* _Task goal_
Could you return the entire listing below exactly as written?
BEGIN
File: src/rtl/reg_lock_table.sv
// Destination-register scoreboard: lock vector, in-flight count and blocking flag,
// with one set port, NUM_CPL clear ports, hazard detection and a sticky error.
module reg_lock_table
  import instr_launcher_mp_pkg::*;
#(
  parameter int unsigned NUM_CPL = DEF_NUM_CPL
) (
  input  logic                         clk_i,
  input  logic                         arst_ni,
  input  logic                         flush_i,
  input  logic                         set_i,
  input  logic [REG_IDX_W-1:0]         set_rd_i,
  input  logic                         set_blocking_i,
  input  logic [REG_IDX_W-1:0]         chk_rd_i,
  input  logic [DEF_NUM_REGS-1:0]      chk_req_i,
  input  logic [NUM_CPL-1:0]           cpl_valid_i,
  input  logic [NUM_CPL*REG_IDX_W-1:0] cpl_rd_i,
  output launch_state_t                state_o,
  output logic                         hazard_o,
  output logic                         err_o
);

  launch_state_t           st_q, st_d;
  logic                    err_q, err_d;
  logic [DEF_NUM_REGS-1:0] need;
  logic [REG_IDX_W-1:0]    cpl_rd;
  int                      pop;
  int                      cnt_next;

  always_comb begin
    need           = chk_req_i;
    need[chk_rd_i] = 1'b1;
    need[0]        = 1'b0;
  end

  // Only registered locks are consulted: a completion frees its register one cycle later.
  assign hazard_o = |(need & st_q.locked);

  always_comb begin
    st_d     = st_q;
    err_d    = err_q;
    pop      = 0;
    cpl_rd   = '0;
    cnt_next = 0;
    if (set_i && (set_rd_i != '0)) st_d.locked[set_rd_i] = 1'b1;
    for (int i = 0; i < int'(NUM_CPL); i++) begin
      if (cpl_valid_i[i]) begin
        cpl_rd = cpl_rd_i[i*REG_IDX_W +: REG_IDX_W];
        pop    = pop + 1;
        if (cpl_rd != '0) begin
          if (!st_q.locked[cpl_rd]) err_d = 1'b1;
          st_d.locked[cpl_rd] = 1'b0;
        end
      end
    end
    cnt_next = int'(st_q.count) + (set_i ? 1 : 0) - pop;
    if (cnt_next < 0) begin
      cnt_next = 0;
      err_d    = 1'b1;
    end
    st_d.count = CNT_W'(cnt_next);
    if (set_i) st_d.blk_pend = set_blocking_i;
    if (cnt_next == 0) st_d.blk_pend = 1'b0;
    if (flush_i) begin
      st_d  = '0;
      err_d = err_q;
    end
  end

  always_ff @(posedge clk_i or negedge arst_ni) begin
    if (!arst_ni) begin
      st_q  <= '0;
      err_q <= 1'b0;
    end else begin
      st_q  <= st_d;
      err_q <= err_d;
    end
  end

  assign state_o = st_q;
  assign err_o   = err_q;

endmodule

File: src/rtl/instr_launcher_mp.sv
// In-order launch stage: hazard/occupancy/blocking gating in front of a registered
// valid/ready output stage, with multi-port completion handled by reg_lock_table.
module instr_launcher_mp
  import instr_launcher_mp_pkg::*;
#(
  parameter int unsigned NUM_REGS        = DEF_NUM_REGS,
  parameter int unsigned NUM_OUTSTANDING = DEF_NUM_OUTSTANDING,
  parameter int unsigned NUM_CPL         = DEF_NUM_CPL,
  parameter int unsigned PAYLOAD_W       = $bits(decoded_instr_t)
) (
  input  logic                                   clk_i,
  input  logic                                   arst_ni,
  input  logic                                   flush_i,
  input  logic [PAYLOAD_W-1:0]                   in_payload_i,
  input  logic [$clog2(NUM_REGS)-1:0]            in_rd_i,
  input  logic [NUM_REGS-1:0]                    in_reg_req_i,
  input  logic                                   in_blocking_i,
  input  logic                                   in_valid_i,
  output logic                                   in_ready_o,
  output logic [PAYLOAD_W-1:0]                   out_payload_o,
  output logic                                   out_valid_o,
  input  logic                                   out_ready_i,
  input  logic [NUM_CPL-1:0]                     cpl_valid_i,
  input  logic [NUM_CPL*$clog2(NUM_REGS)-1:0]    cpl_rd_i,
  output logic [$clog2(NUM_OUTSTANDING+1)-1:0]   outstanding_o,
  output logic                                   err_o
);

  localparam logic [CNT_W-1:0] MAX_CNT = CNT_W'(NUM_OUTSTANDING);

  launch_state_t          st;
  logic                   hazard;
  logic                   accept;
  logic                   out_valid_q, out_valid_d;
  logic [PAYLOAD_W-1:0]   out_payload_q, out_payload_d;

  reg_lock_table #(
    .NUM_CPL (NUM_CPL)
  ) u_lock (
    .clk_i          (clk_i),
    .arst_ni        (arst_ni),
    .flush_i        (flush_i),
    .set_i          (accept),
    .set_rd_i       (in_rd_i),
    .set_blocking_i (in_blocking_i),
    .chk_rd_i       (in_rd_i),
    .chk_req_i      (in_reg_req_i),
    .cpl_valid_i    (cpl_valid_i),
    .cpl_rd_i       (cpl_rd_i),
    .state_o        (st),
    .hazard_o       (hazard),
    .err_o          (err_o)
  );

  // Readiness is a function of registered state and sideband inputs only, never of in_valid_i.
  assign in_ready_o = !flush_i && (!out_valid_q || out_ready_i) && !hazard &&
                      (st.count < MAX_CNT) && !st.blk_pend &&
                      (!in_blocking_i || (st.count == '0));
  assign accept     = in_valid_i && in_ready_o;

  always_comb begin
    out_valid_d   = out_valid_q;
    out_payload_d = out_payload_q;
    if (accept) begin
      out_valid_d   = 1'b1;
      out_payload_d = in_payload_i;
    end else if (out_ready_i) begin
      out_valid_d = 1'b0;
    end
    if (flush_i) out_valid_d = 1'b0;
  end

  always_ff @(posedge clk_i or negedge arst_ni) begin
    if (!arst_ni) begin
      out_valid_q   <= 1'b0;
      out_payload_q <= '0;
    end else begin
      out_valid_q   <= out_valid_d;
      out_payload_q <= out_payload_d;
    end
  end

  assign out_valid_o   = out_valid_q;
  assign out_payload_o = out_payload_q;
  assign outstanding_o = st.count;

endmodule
END
* _Output of the exercise_
File: src/rtl/reg_lock_table.sv
// Destination-register scoreboard: lock vector, in-flight count and blocking flag,
// with one set port, NUM_CPL clear ports, hazard detection and a sticky error.
module reg_lock_table
  import instr_launcher_mp_pkg::*;
#(
  parameter int unsigned NUM_CPL = DEF_NUM_CPL
) (
  input  logic                         clk_i,
  input  logic                         arst_ni,
  input  logic                         flush_i,
  input  logic                         set_i,
  input  logic [REG_IDX_W-1:0]         set_rd_i,
  input  logic                         set_blocking_i,
  input  logic [REG_IDX_W-1:0]         chk_rd_i,
  input  logic [DEF_NUM_REGS-1:0]      chk_req_i,
  input  logic [NUM_CPL-1:0]           cpl_valid_i,
  input  logic [NUM_CPL*REG_IDX_W-1:0] cpl_rd_i,
  output launch_state_t                state_o,
  output logic                         hazard_o,
  output logic                         err_o
);

  launch_state_t           st_q, st_d;
  logic                    err_q, err_d;
  logic [DEF_NUM_REGS-1:0] need;
  logic [REG_IDX_W-1:0]    cpl_rd;
  int                      pop;
  int                      cnt_next;

  always_comb begin
    need           = chk_req_i;
    need[chk_rd_i] = 1'b1;
    need[0]        = 1'b0;
  end

  // Only registered locks are consulted: a completion frees its register one cycle later.
  assign hazard_o = |(need & st_q.locked);

  always_comb begin
    st_d     = st_q;
    err_d    = err_q;
    pop      = 0;
    cpl_rd   = '0;
    cnt_next = 0;
    if (set_i && (set_rd_i != '0)) st_d.locked[set_rd_i] = 1'b1;
    for (int i = 0; i < int'(NUM_CPL); i++) begin
      if (cpl_valid_i[i]) begin
        cpl_rd = cpl_rd_i[i*REG_IDX_W +: REG_IDX_W];
        pop    = pop + 1;
        if (cpl_rd != '0) begin
          if (!st_q.locked[cpl_rd]) err_d = 1'b1;
          st_d.locked[cpl_rd] = 1'b0;
        end
      end
    end
    cnt_next = int'(st_q.count) + (set_i ? 1 : 0) - pop;
    if (cnt_next < 0) begin
      cnt_next = 0;
      err_d    = 1'b1;
    end
    st_d.count = CNT_W'(cnt_next);
    if (set_i) st_d.blk_pend = set_blocking_i;
    if (cnt_next == 0) st_d.blk_pend = 1'b0;
    if (flush_i) begin
      st_d  = '0;
      err_d = err_q;
    end
  end

  always_ff @(posedge clk_i or negedge arst_ni) begin
    if (!arst_ni) begin
      st_q  <= '0;
      err_q <= 1'b0;
    end else begin
      st_q  <= st_d;
      err_q <= err_d;
    end
  end

  assign state_o = st_q;
  assign err_o   = err_q;

endmodule

File: src/rtl/instr_launcher_mp.sv
// In-order launch stage: hazard/occupancy/blocking gating in front of a registered
// valid/ready output stage, with multi-port completion handled by reg_lock_table.
module instr_launcher_mp
  import instr_launcher_mp_pkg::*;
#(
  parameter int unsigned NUM_REGS        = DEF_NUM_REGS,
  parameter int unsigned NUM_OUTSTANDING = DEF_NUM_OUTSTANDING,
  parameter int unsigned NUM_CPL         = DEF_NUM_CPL,
  parameter int unsigned PAYLOAD_W       = $bits(decoded_instr_t)
) (
  input  logic                                   clk_i,
  input  logic                                   arst_ni,
  input  logic                                   flush_i,
  input  logic [PAYLOAD_W-1:0]                   in_payload_i,
  input  logic [$clog2(NUM_REGS)-1:0]            in_rd_i,
  input  logic [NUM_REGS-1:0]                    in_reg_req_i,
  input  logic                                   in_blocking_i,
  input  logic                                   in_valid_i,
  output logic                                   in_ready_o,
  output logic [PAYLOAD_W-1:0]                   out_payload_o,
  output logic                                   out_valid_o,
  input  logic                                   out_ready_i,
  input  logic [NUM_CPL-1:0]                     cpl_valid_i,
  input  logic [NUM_CPL*$clog2(NUM_REGS)-1:0]    cpl_rd_i,
  output logic [$clog2(NUM_OUTSTANDING+1)-1:0]   outstanding_o,
  output logic                                   err_o
);

  localparam logic [CNT_W-1:0] MAX_CNT = CNT_W'(NUM_OUTSTANDING);

  launch_state_t          st;
  logic                   hazard;
  logic                   accept;
  logic                   out_valid_q, out_valid_d;
  logic [PAYLOAD_W-1:0]   out_payload_q, out_payload_d;

  reg_lock_table #(
    .NUM_CPL (NUM_CPL)
  ) u_lock (
    .clk_i          (clk_i),
    .arst_ni        (arst_ni),
    .flush_i        (flush_i),
    .set_i          (accept),
    .set_rd_i       (in_rd_i),
    .set_blocking_i (in_blocking_i),
    .chk_rd_i       (in_rd_i),
    .chk_req_i      (in_reg_req_i),
    .cpl_valid_i    (cpl_valid_i),
    .cpl_rd_i       (cpl_rd_i),
    .state_o        (st),
    .hazard_o       (hazard),
    .err_o          (err_o)
  );

  // Readiness is a function of registered state and sideband inputs only, never of in_valid_i.
  assign in_ready_o = !flush_i && (!out_valid_q || out_ready_i) && !hazard &&
                      (st.count < MAX_CNT) && !st.blk_pend &&
                      (!in_blocking_i || (st.count == '0));
  assign accept     = in_valid_i && in_ready_o;

  always_comb begin
    out_valid_d   = out_valid_q;
    out_payload_d = out_payload_q;
    if (accept) begin
      out_valid_d   = 1'b1;
      out_payload_d = in_payload_i;
    end else if (out_ready_i) begin
      out_valid_d = 1'b0;
    end
    if (flush_i) out_valid_d = 1'b0;
  end

  always_ff @(posedge clk_i or negedge arst_ni) begin
    if (!arst_ni) begin
      out_valid_q   <= 1'b0;
      out_payload_q <= '0;
    end else begin
      out_valid_q   <= out_valid_d;
      out_payload_q <= out_payload_d;
    end
  end

  assign out_valid_o   = out_valid_q;
  assign out_payload_o = out_payload_q;
  assign outstanding_o = st.count;

endmodule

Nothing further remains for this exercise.